Pavilion Energy Pte, the liquefied natural gas unit of Singapore’s state-owned investment company, wants to invest in Asian terminals and infrastructure to further its aim of supplying gas to the region.
Pavilion Energy, owned by Temasek Holdings Pte, will add more funds to its initial authorized capital of $1 billion to fulfill its ambitions, Chief Executive Officer Seah Moon Ming said at an LNG conference in Singapore today. He didn’t say how the company will raise the additional money.
“We will acquire assets across the full LNG value chain by building strong relationships with key partners, investing and co-investing in gas acreage, liquefaction plants and assets, shipping and regasification,” Seah said.
Temasek set up Pavilion Energy in April to tap growing demand for LNG in Asia, the company said at the time. Pavilion will start trading LNG in Asia within the next three months and will seek to form partnerships with existing trading companies in Japan, South Korea, China and Taiwan, according to Seah. It will seek to reduce supply risk by considering purchases of LNG from North America, Australia and Africa, he said. Pavilion Energy has no long-term supply contracts, according to data compiled by Bloomberg.
Pavilion will adopt a mix of price indexes for contracts of different durations, according to Seah, who didn’t specify which gas prices the company will use. Long-term LNG contracts, which are typically more than 10 years in length, are usually settled on the basis of a formula with a fixed percentage linked to Brent oil or the Japan Crude Cocktail price.

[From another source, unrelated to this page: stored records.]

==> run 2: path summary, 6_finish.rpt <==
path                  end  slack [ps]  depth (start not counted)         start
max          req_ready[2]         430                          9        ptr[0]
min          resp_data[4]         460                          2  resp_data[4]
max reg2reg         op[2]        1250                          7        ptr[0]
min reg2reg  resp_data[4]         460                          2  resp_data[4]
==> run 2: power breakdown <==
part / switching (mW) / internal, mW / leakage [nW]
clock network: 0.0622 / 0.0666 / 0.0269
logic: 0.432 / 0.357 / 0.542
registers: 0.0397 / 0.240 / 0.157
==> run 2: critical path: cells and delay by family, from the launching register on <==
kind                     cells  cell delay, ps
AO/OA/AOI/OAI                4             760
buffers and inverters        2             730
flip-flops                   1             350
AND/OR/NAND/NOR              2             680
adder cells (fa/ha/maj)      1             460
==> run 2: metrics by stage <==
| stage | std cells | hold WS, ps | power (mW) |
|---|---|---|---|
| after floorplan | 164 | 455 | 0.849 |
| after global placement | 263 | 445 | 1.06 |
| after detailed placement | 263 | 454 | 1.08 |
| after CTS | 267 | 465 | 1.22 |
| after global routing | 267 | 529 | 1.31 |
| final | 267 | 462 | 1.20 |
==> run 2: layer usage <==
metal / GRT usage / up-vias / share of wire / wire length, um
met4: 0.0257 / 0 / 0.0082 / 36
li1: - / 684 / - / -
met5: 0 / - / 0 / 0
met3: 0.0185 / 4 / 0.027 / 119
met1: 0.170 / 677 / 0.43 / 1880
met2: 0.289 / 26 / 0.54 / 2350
**config.mk**
```make
export PLATFORM = sky130hd
export DESIGN_NAME = serial_comparator_nbit_flat
export DESIGN_NICKNAME = d
export VERILOG_FILES = /design/src/rtl/serial_comparator_nbit_if.sv /design/src/rtl/serial_comparator_nbit.sv /design/src/flat_wrapper.sv
export SDC_FILE = /design/constraint.sdc
export NUM_CORES = 1
export LEC_CHECK = 0
export CORE_ASPECT_RATIO = 0.7
export CORE_MARGIN = 5
export CORE_UTILIZATION = 31
export CTS_CLUSTER_SIZE = 24
export DETAILED_ROUTE_END_ITERATION = 8
export SLEW_MARGIN = 10
export SYNTH_ARGS = -nofsm -noshare
export SYNTH_HDL_FRONTEND = slang
export SYNTH_SLANG_ARGS = --single-unit
```
**constraint.sdc**
```tcl
create_clock -name clk -period 6.1 [get_ports clk]
set_input_delay 0.915 -clock clk [delete_from_list [all_inputs] [get_ports clk]]
set_output_delay 0.915 -clock clk [all_outputs]
set_load 0.02 [all_outputs]
```
**src/rtl/serial_comparator_nbit_if.sv**
```systemverilog
// serial_comparator_nbit_if: start/operand/result bundle between a requester and the comparator
interface serial_comparator_nbit_if #(
  parameter int WIDTH = 16
);
  logic             start;
  logic             signed_mode;
  logic [WIDTH-1:0] A;
  logic [WIDTH-1:0] B;
  logic             busy;
  logic             done;
  logic             A_greater_B;
  logic             A_equal_B;
  logic             A_lesser_B;
  modport master (
    output start, signed_mode, A, B,
    input  busy, done, A_greater_B, A_equal_B, A_lesser_B
  );
  modport slave (
    input  start, signed_mode, A, B,
    output busy, done, A_greater_B, A_equal_B, A_lesser_B
  );
endinterface

```
**src/rtl/serial_comparator_nbit.sv**
```systemverilog
// serial_comparator_nbit: digit-serial MSB-first magnitude comparator with early termination
module serial_comparator_nbit #(
  parameter int WIDTH = 16,
  parameter int DIGIT = 4
) (
  input  logic                     clk,
  input  logic                     rst,
  serial_comparator_nbit_if.slave  bus
);
  localparam int NDIG = WIDTH / DIGIT;
  localparam int IW   = (NDIG > 1) ? $clog2(NDIG) : 1;
  typedef enum logic {IDLE, RUN} state_t;
  state_t           state_q;
  logic [IW-1:0]    idx_q;
  logic [WIDTH-1:0] a_q, b_q;
  logic             sm_q, done_q, gt_q, eq_q, lt_q;
  logic             top;
  logic [DIGIT-1:0] msk, sa, sb;
  // signed compare of the top slice reduces to unsigned after flipping both sign bits
  always_comb begin
    top = sm_q && (idx_q == IW'(NDIG - 1));
    msk = {DIGIT{top}} & (DIGIT'(1) << (DIGIT - 1));
    sa  = DIGIT'(a_q >> (int'(idx_q) * DIGIT)) ^ msk;
    sb  = DIGIT'(b_q >> (int'(idx_q) * DIGIT)) ^ msk;
  end
  always_ff @(posedge clk) begin
    if (rst) begin
      state_q <= IDLE;
      idx_q   <= '0;
      a_q     <= '0;
      b_q     <= '0;
      sm_q    <= 1'b0;
      done_q  <= 1'b0;
      gt_q    <= 1'b0;
      eq_q    <= 1'b0;
      lt_q    <= 1'b0;
    end else begin
      done_q <= 1'b0;
      if (state_q == IDLE) begin
        if (bus.start) begin
          a_q     <= bus.A;
          b_q     <= bus.B;
          sm_q    <= bus.signed_mode;
          idx_q   <= IW'(NDIG - 1);
          state_q <= RUN;
        end
      end else if (sa != sb || idx_q == '0) begin
        gt_q    <= sa > sb;
        lt_q    <= sa < sb;
        eq_q    <= sa == sb;
        done_q  <= 1'b1;
        state_q <= IDLE;
      end else begin
        idx_q <= idx_q - 1'b1;
      end
    end
  end
  assign bus.busy        = state_q == RUN;
  assign bus.done        = done_q;
  assign bus.A_greater_B = gt_q;
  assign bus.A_equal_B   = eq_q;
  assign bus.A_lesser_B  = lt_q;
endmodule
```
**src/flat_wrapper.sv**
```systemverilog
// flat-port wrapper written by rule: the top's interface ports become plain ports
module serial_comparator_nbit_flat 
#(
  parameter int WIDTH = 16,
  parameter int DIGIT = 4
)
  (clk, rst, bus_start, bus_signed_mode, bus_A, bus_B, bus_busy, bus_done, bus_A_greater_B, bus_A_equal_B, bus_A_lesser_B);
  serial_comparator_nbit_if #(.WIDTH(WIDTH)) bus_i ();
  input  logic clk;
  input  logic rst;
  input wire logic [$bits(bus_i.start)-1:0] bus_start;
  input wire logic [$bits(bus_i.signed_mode)-1:0] bus_signed_mode;
  input wire logic [$bits(bus_i.A)-1:0] bus_A;
  input wire logic [$bits(bus_i.B)-1:0] bus_B;
  output wire logic [$bits(bus_i.busy)-1:0] bus_busy;
  output wire logic [$bits(bus_i.done)-1:0] bus_done;
  output wire logic [$bits(bus_i.A_greater_B)-1:0] bus_A_greater_B;
  output wire logic [$bits(bus_i.A_equal_B)-1:0] bus_A_equal_B;
  output wire logic [$bits(bus_i.A_lesser_B)-1:0] bus_A_lesser_B;
  assign bus_i.start = bus_start;
  assign bus_i.signed_mode = bus_signed_mode;
  assign bus_i.A = bus_A;
  assign bus_i.B = bus_B;
  assign bus_busy = bus_i.busy;
  assign bus_done = bus_i.done;
  assign bus_A_greater_B = bus_i.A_greater_B;
  assign bus_A_equal_B = bus_i.A_equal_B;
  assign bus_A_lesser_B = bus_i.A_lesser_B;
  serial_comparator_nbit #(.WIDTH(WIDTH), .DIGIT(DIGIT)) u_core (.clk(clk), .rst(rst), .bus(bus_i));
endmodule
```
**src/rtl/wm_load_fifo.sv**
```systemverilog
// rtl/wm_load_fifo.sv - weight-load FWFT buffer with flush, occupancy and row-sequence checker
//
// Purpose:
//   Buffers weight-load beats {data, shift amount, row} between the weight
//   fetch path and the MAC-array weight registers. DEPTH-entry
//   first-word-fall-through FIFO with valid/ready on both sides.
//
// Ports:
//   CLK, RST            clock, synchronous active-high reset
//   FLUSH               synchronous flush (keeps ROW_ERR)
//   WLoad1/WRdy1        upstream valid/ready
//   WDATA1/shamt1/WROW1 upstream beat fields
//   WLoad2/WRdy2        downstream valid/ready
//   WDATA2/shamt2/WROW2 head-entry fields (zero while empty)
//   COUNT               occupancy
//   ROW_ERR             sticky row-sequence error
module wm_load_fifo #(
  parameter int DATA_W  = 32,
  parameter int SHAMT_W = 5,
  parameter int ROW_W   = 2,
  parameter int ROWS    = 4,
  parameter int DEPTH   = 4
) (
  input  logic                       CLK,
  input  logic                       RST,
  input  logic                       FLUSH,
  input  logic                       WLoad1,
  output logic                       WRdy1,
  input  logic [DATA_W-1:0]          WDATA1,
  input  logic [SHAMT_W-1:0]         shamt1,
  input  logic [ROW_W-1:0]           WROW1,
  output logic                       WLoad2,
  input  logic                       WRdy2,
  output logic [DATA_W-1:0]          WDATA2,
  output logic [SHAMT_W-1:0]         shamt2,
  output logic [ROW_W-1:0]           WROW2,
  output logic [$clog2(DEPTH+1)-1:0] COUNT,
  output logic                       ROW_ERR
);

  localparam int PTR_W   = $clog2(DEPTH);
  localparam int CNT_W   = $clog2(DEPTH+1);
  localparam int ENTRY_W = DATA_W + SHAMT_W + ROW_W;

  localparam logic [ROW_W-1:0] LAST_ROW = ROW_W'(ROWS - 1);
  localparam logic [CNT_W-1:0] FULL_CNT = CNT_W'(DEPTH);

  logic [ENTRY_W-1:0] mem [DEPTH];
  logic [PTR_W-1:0]   wr_ptr;
  logic [PTR_W-1:0]   rd_ptr;
  logic [CNT_W-1:0]   count;
  logic [ROW_W-1:0]   exp_row;
  logic               row_err;

  logic               push;
  logic               pop;
  logic [ROW_W-1:0]   next_row;
  logic [ENTRY_W-1:0] head;

  // Handshake flags come only from the registered count, so neither
  // WLoad1 nor WRdy2 reaches any output combinationally.
  assign WRdy1  = (count != FULL_CNT);
  assign WLoad2 = (count != '0);

  assign push = WLoad1 && WRdy1;
  assign pop  = WLoad2 && WRdy2;

  // Expected row follows the received row, so one bad row flags once and
  // the checker then tracks the new sequence.
  assign next_row = (WROW1 == LAST_ROW) ? '0 : WROW1 + ROW_W'(1);

  // DEPTH is a power of two, so pointers wrap by natural overflow.
  always_ff @(posedge CLK) begin
    if (RST) begin
      wr_ptr  <= '0;
      rd_ptr  <= '0;
      count   <= '0;
      exp_row <= '0;
      row_err <= 1'b0;
    end else if (FLUSH) begin
      // Any push or pop in the flush cycle is dropped, ROW_ERR is kept.
      wr_ptr  <= '0;
      rd_ptr  <= '0;
      count   <= '0;
      exp_row <= '0;
    end else begin
      if (push) begin
        wr_ptr  <= wr_ptr + PTR_W'(1);
        exp_row <= next_row;
        if (WROW1 != exp_row) begin
          row_err <= 1'b1;
        end
      end
      if (pop) begin
        rd_ptr <= rd_ptr + PTR_W'(1);
      end
      case ({push, pop})
        2'b10:   count <= count + CNT_W'(1);
        2'b01:   count <= count - CNT_W'(1);
        default: count <= count;
      endcase
    end
  end

  // Storage needs no reset: an entry is only visible once counted.
  always_ff @(posedge CLK) begin
    if (push && !RST && !FLUSH) begin
      mem[wr_ptr] <= {WDATA1, shamt1, WROW1};
    end
  end

  // Head is forced to zero while empty so stale entries never leak out.
  assign head = WLoad2 ? mem[rd_ptr] : '0;

  assign WDATA2  = head[ENTRY_W-1 -: DATA_W];
  assign shamt2  = head[ROW_W +: SHAMT_W];
  assign WROW2   = head[ROW_W-1:0];
  assign COUNT   = count;
  assign ROW_ERR = row_err;

endmodule

```
**config.mk**
```make
export PLATFORM = sky130hd
export DESIGN_NAME = wm_load_fifo
export DESIGN_NICKNAME = d
export VERILOG_FILES = /design/src/rtl/wm_load_fifo.sv
export SDC_FILE = /design/constraint.sdc
export NUM_CORES = 1
export LEC_CHECK = 0
export CAP_MARGIN = 40
export CORE_MARGIN = 2
export CORE_UTILIZATION = 54
export DETAILED_ROUTE_END_ITERATION = 8
export PLACE_DENSITY_LB_ADDON = 0.15
export REMOVE_ABC_BUFFERS = 1
export SYNTH_ARGS = -nofsm -noshare
export SYNTH_HDL_FRONTEND = slang
export SYNTH_SLANG_ARGS = --single-unit
```
**constraint.sdc**
```tcl
create_clock -name CLK -period 3 [get_ports CLK]
set_clock_uncertainty 0.05 [all_clocks]
set_input_delay 0.6 -clock CLK [delete_from_list [all_inputs] [get_ports CLK]]
set_output_delay 0.6 -clock CLK [all_outputs]
set_load 0.05 [all_outputs]
```
==> results summary, run 1 <==
The run finished with clean final reports. The sequential cell fraction of total power is 51.0%. The design internal power came out at 3.97 mW. The pre-CTS setup slack is 237 ps. The clock transition time at the flip-flop clock pins of the worst setup and hold paths came out at 60 ps. The type of origin of the critical path is a flop. The actual slew at the worst max-slew pin came out at 497 ps. The chip width is 114 um.

The post-route setup TNS came out at 0 ps. The area of placed instances is 0.00756 mm2. After filler insertion, the fill cell instance count of the layout stands at 772.

Clock tree synthesis found a total of 168 sinks. The post-layout total power came out at 5.10 mW. The leading area contributor after synthesis is edfxtp_1.

In the layout the commonest cells are 156 x edfxtp_1, 48 x clkdlybuf4s50_1, 44 x buf_4. The final design area excluding fillers is 0.00814 mm2. The area growth from synthesis to layout is 25.0%. Across the run, the number of max-cap violations was 0. The cell area after synthesis is 0.00651 mm2.

The initial standard-cell utilization of the core is 54.7%. The number of gates resized after CTS came out at 0. Hold timing on the final database bottoms out at a slack of 430 ps.

In this run the mean area of a mapped cell was 20.5 um2. The worst setup path is captured at an output port. The half-perimeter wire length after placement is 7270 um. TritonCTS built the clock tree.

The source-to-sink clock delay at the later pin of the worst-skew pair came out at 410 ps. The critical path is of the reg2out type. The number of endpoints with negative hold slack in the final report is 0.

Along the worst path, the maximum fanout reaches 10. The standard cell core area is 0.0119 mm2. For this block, the initial DRC count from the detailed router was 158. The fraction of power spent switching nets came out at 22.1%.

The minimum period implied by the final worst setup slack is 2680 ps. The CTS H-tree depth came out at 4. The count of buffers added by post-CTS timing repair for setup is 0. The max-slew violation total from the final report is 0. Measured against its own limit, the worst slew margin works out to 66.7%. Setup violations remaining at the end of the flow were counted as 0.

The tree is rooted in a clkbuf_16. The library cell used most frequently in the layout, excluding fill and tap cells, is edfxtp_1. The initial antenna violation count came out at 0. The vias after detailed routing is 3,199. Counting stages on the worst path, the most repeated cell is buf_4. The maximum root-to-sink buffer count came out at 2. The stage delay of the slowest cell on the critical path is 550 ps. 0 antenna diodes ended up in the layout.

The hold buffer count at cts is 0. The final standard cell count with taps included and fillers excluded came out at 581. The number of synthesis warnings came out at 0. The first global-routing pass estimated 17,600 um of wire. The final cycle utilization of the critical path came out at 89.4%.

The combinational fraction of design power is 8.2%. Counting tap cells, the placed design contains a total of 549 instances. Entering global routing, the biggest net connects 32 pins. The synthesis-stage register bit count came out at 168. The post-route DRC violation count came out at 0. The number of distinct library cells after synthesis is 30. After global routing the overflow that remains totals 0. The critical path data required time came out at 2350 ps. In this run the core area contains 40 standard-cell rows. The number of global-route vias before repair is 3,330. The data arrival time at the worst-slack endpoint came out at 2030 ps.

Setup repair after global routing left no endpoint under its margin. The leakage power total came out at 2.69 nW. In this run the power density over the cells is 626 mW/mm2. The slowest stage of the critical path belongs to the cell mux4_2. The global-route total usage across every layer came out at 18.9%.

89 I/O pins were placed. Ranked by total cell area, the synthesized netlist is headed by edfxtp_1 72%, mux4_2 13%, nor2b_1 3.8%. The routed design has 11,400 um of wire. The final routed wire length divided by cell count is 19.6 um. The final core utilization came out at 68.4%. The top cell type by area accounts for 71.9% of the synthesized area.

The count of buffers inserted at the top-level ports came out at 88. The die outline area came out at 0.0130 mm2. The critical path buffer and inverter count is 2. On the critical path the largest part of the delay comes from multiplexers. The per-cell via count in the routed design came out at 5.51. IR analysis of the VDD net gives a maximum drop of 0.000488 V.

Timing would allow up to 373 MHz. The critical path goes through buf_4 -> mux4_2 -> nor2b_1 -> buf_4. The number of standard cells after synthesis came out at 317. In the post-route analysis, the smallest setup slack over all paths is 317 ps. The height of the chip came out at 114 um.

The type of the most critical hold path is reg2reg. Of the synthesized area, sequential elements account for 75.6%. The remaining antenna violation count after routing came out at 0. Summed over all nets, the switching power comes to 1.12 mW.

Before antenna repair, the detailed router went through 4 iterations. The total clock buffers created by CTS is 17. The congestion estimate from routability-driven global placement came to 0.735. Cells with a size suffix above 1 make up 30.4% of the layout. The clock share of power is 40.8%.

For this run, the post-layout net count is 472.
## path summary, 6_finish.rpt
path / from / endpoint / slack, ps / cells after the start
worst max-delay path: flop / WDATA2[16] / 320 / 4
worst min-delay path: ROW_ERR / ROW_ERR / 430 / 2
worst max register to register: COUNT[2] / COUNT[2] / 550 / 9
worst min register to register: ROW_ERR / ROW_ERR / 430 / 2
## flip-flops by register name, summed over array words and instances (netlist names), named ones only
register,flops
COUNT,3
ROW_ERR,1
exp_row,2
mem,156
rd_ptr,2
wr_ptr,2
## synth_stat cells
cell,n
or2_1,1
and3_1,4
o21ai_0,4
or3_1,2
fa_1,1
nor3b_2,1
clkbuf_1,6
or4b_1,1
xor2_1,4
o32ai_1,1
inv_1,7
nand4_1,1
nor3_2,1
o211ai_1,1
o31ai_1,1
o21ai_1,2
nor2b_1,40
buf_4,2
ha_1,6
nand2_1,2
dfxtp_1,12
buf_6,3
o41ai_1,1
buf_2,2
inv_2,3
mux4_2,39
a21oi_1,5
nand3_1,2
nor2_1,6
edfxtp_1,156
## power groups by stage
stage          logic [mW]  registers (mW)  clock network [mW]
5_1_grt             0.443            2.60                2.22
3_5_place_dp        0.423            2.65                   0
2_1_floorplan       0.224            2.66                   0
3_3_place_gp        0.418            2.65                   0
6_report            0.419            2.60                2.08
4_1_cts             0.424            2.60                2.12
## tightest hold or removal path: cells and delay by family, from the launching register on
family                 cells  cell delay (ps)
buffers and inverters      1               50
flip-flops                 1              310
AO/OA/AOI/OAI              1               70
## kinds of logic (layout without fill, tap and decap cells)
group | count (synthesis) | in the layout | synth area share [%]
AO/OA/AOI/OAI | 15 | 15 | 1.34
XOR/XNOR | 4 | 4 | 0.538
adder cells (fa/ha/maj) | 7 | 7 | 1.46
buffers and inverters | 23 | 140 | 1.83
flip-flops | 168 | 168 | 75.6
multiplexers | 39 | 39 | 13.5
AND/OR/NAND/NOR | 61 | 61 | 5.73
## metal layers
layer  track usage, %  part of all wire [%]
met3             5.90                   4.5
met1             24.6                    43
met5                0                     0
met2             30.9                    52
met4             5.85                  0.81
## final cells by class
| type | count | area, um2 | area share [%] |
|---|---|---|---|
| multi-input cells | 126 | 1480 | 18.2 |
| repair buffers | 98 | 931 | 11.4 |
| well taps | 147 | 184 | 2.26 |
| inverters | 10 | 37.5 | 0.461 |
| clock inverters | 15 | 154 | 1.89 |
| clock buffers | 17 | 425 | 5.23 |
| flip-flops and latches | 168 | 4930 | 60.6 |
(Power assumes the default switching activity.)
==> inputs of run 2 (changes only) <==
CORE_MARGIN = not set   (was 2)
==> results summary, run 2 (synthesized netlist as in run 1, its figures left out) <==
The clock sink count is 168 (unchanged). The data arrival time at the worst-slack endpoint was 2130 ps (+100 ps). The checks that failed: DRC.

The final standard cell count with taps included and fillers excluded is 581 (unchanged). The initial standard-cell utilization of the core is 56.3% (+1.6 points). The count of buffers inserted at the top-level ports is 88 (unchanged). The final core utilization is 70.9% (+2.6 points). The number of design-rule violations left by the first detailed-router iteration is 285 (+80%). The count of buffers added by post-CTS timing repair for setup was 0 (unchanged). The pin count of the biggest net entering global routing is 40 (+25%). The height of the chip is 112 um (-1.8%). The final hold slack is 425 ps (-4.82 ps). The critical path buffer and inverter count came out at 2 (unchanged). The number of global-route vias before repair is 3,504 (+5.2%). The source-to-sink clock delay at the later pin of the worst-skew pair was 420 ps (about the same). The stage delay of the slowest cell on the critical path came out at 570 ps (+20 ps). The ratio of total power to cell area came to 646 mW/mm2 (+3.1%). STA classifies the critical path startpoint as a flop. The combined area of the multi-input logic cells was 0.00148 mm2 (unchanged).

The number of gates resized after CTS is 0 (unchanged). The largest fanout on the critical path came to 17 (+7). The filler cell count is 717 (-7.1%). The fraction of power spent switching nets came to 20.5% (-1.5 points). The critical path goes through buf_4 -> mux4_2 -> nor2b_1 -> buf_4. The global-route congestion overflow total is 0 (unchanged). The clock transition time at the flip-flop clock pins of the worst setup and hold paths came out at 60 ps (about the same).

The area of placed instances is 0.00758 mm2 (+0.20%). The reported max-cap violation count came to 0 (unchanged). The half-perimeter wire length after placement is 7240 um (-0.46%). The endpoint kind of the worst setup timing path is an output port. The combinational fraction of design power was 8.0% (-0.2 points). The chip width came to 112 um (-1.8%). The design internal power is 4.21 mW (+5.9%). The final routed wire length divided by cell count is 20.5 um (+4.6%). The clock tree root driver cell is clkbuf_16. The register with the most flip-flops in the final layout is mem. The max-slew violation total from the final report is 0 (unchanged). The total wire length after detailed routing is 11,900 um (+4.6%).

The setup-violating endpoint count in the final report came out at 0 (unchanged). The final cycle utilization of the critical path came out at 92.8% (+3.4 points). Leaving out fill and tap cells, the most frequent cell in the layout is edfxtp_1.

The initial antenna violation count is 0 (unchanged). The hold buffer count at cts is 0 (unchanged). The number of iterations in the first detailed-routing pass is 7 (+3). The vias after detailed routing was 3,294 (+3.0%). The floorplan row count came to 39 (-2.5%). The post-route DRC violation count came out at 6 (+6). The fraction of final layout cells with drive strength greater than 1 came to 29.9% (-0.51 points). The clock share of power is 42.9% (+2.1 points).

The power spent charging and discharging nets is 1.09 mW (-3.2%). The final critical-path setup slack came to 215 ps (-101 ps). The number of top-level pins is 89 (unchanged).

The leakage power total is 2.74 nW (+1.9%). The worst setup path is of the reg2out kind. The sequential cell fraction of total power was 49.1% (-1.9 points). The fmax came out at 359 MHz (-3.6%). The TritonCTS clock tree is built.

The final design area excluding fillers is 0.00820 mm2 (+0.75%). In the layout the commonest cells are 156 x edfxtp_1, 49 x clkdlybuf4s50_1, 48 x buf_4. The worst slew margin relative to its limit came out at 66.4% (-0.36 points). The per-cell via count in the routed design is 5.67 (+3.0%). The worst vdd rail ir drop came out at 0.000332 V (-32%). Setup repair after global routing left no endpoint under its margin. The critical path data required time came out at 2350 ps (about the same).

The largest individual stage delay along the critical path comes from the cell dfxtp_4. The actual slew at the worst max-slew pin is 503 ps (+5.38 ps). The number of placed cells counting well taps came out at 549 (unchanged). The total inserted antenna cells is 0 (unchanged).

The minimum period implied by the final worst setup slack came out at 2780 ps (+101 ps). The area growth from synthesis to layout is 26.0%. The pre-CTS setup slack came out at 226 ps (-11.2 ps). The standard cell core area is 0.0116 mm2 (-2.9%). Among the stages of the critical path, the cell type that occurs most often is buf_4. The worst hold path belongs to the class reg2reg. The post-layout total power came out at 5.30 mW (+3.9%). The remaining antenna violation count after routing came out at 0 (unchanged).

The kind of cell adding the most delay to the critical path is flip-flops. The sequential cell area came out at 0.00493 mm2 (unchanged). The first-pass GRT wire length came out at 18,500 um (+4.9%). The run finished, with violations left. The number of nets in the layout is 476 (+0.85%). The die outline area is 0.0125 mm2 (-3.5%). The flip-flop count of the largest register, all copies and words added is 156 (unchanged). The total clock buffers created by CTS was 17 (unchanged). The global placer's final weighted congestion is 0.718 (-2.2%). The global-route total usage across every layer came out at 20.5% (+1.7 points). The post-route setup TNS is 0 ps (unchanged).

The maximum root-to-sink buffer count is 2 (unchanged). The CTS H-tree depth was 4 (unchanged). The number of endpoints with negative hold slack in the final report came to 0 (unchanged).
==> run 2: cell types whose count changed in the layout (fill, tap and decap cells not counted) <==
cell,delta
clkdlybuf4s50_1,+1
clkbuf_8,+3
clkbuf_1,+4
bufinv_16,+2
clkinv_2,-1
buf_4,+4
clkinv_4,-2
inv_6,-2
clkinvlp_4,-4
buf_12,-1
==> run 2: power by group through the flow <==
stage / registers [mW] / logic, mW / clock network (mW)
floorplan: 2.66 / 0.224 / 0
finish: 2.60 / 0.423 / 2.27
detailed placement: 2.65 / 0.425 / 0
global placement: 2.65 / 0.418 / 0
global route: 2.60 / 0.447 / 2.37
CTS: 2.60 / 0.428 / 2.30
==> run 2: cell type report <==
class                   instances  share of cell area (%)
repair buffers                102                    11.6
flip-flops and latches        168                    60.1
well taps                     143                    2.18
clock buffers                  24                    5.87
multi-input cells             126                    18.0
inverters                      10                   0.458
clock inverters                 8                    1.75
==> run 2: per-layer routing <==
metal / wire length [um] / up-vias / track usage, %
met4: 148 / 0 / 10.2
li1: - / 1486 / -
met5: 0 / - / 0
met1: 4870 / 1692 / 24.8
met3: 614 / 9 / 4.95
met2: 6280 / 107 / 34.7
==> run 2: worst paths after layout <==
path / slack, ps / endpoint / start / cells after the start
worst min register to register: 420 / ROW_ERR / ROW_ERR / 2
worst max-delay path: 220 / WDATA2[5] / flop / 4
worst min-delay path: 420 / ROW_ERR / ROW_ERR / 2
worst max register to register: 510 / COUNT[2] / COUNT[2] / 9
==> run 2: worst register-to-register path, stage by stage (launching register included) <==
cell and delay [ps]:
dfxtp_1 440, nor3b_2 400, nor2_1 200, inv_2 110
ha_1 180, inv_1 60, fa_1 370, xor2_1 160
or3_1 300, a21oi_1 140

Singapore imported its first LNG cargo in March to inaugurate its 3 million metric-ton-a-year receiving facility on Jurong Island. Completion of a third tank in early 2014 will expand the terminal to 6 million tons.
BG Plc (BG/) won the contract in 2008 to supply 3 million tons of LNG to Singapore annually over 10 years starting in 2013. It sold 2.7 million tons as of August, the company said on its website. A second license to supply the Asian city-state with 1 million tons through 2018 will be awarded through a competitive process held by Singapore’s energy regulator, the Energy Market Authority.
Singapore has what it takes to attract LNG to Asia and set prices for the region, with Pavilion Energy playing a key role, Seah said.
Temasek’s holdings jumped to a record S$215 billion in the year ended March 31 as surging global stock markets bolstered assets. Energy and resources companies make up 6 percent of its investments, according to its annual report released in July.
The state-owned investor said in July new investment opportunities include industries such as energy, resources, life sciences, consumer and technology.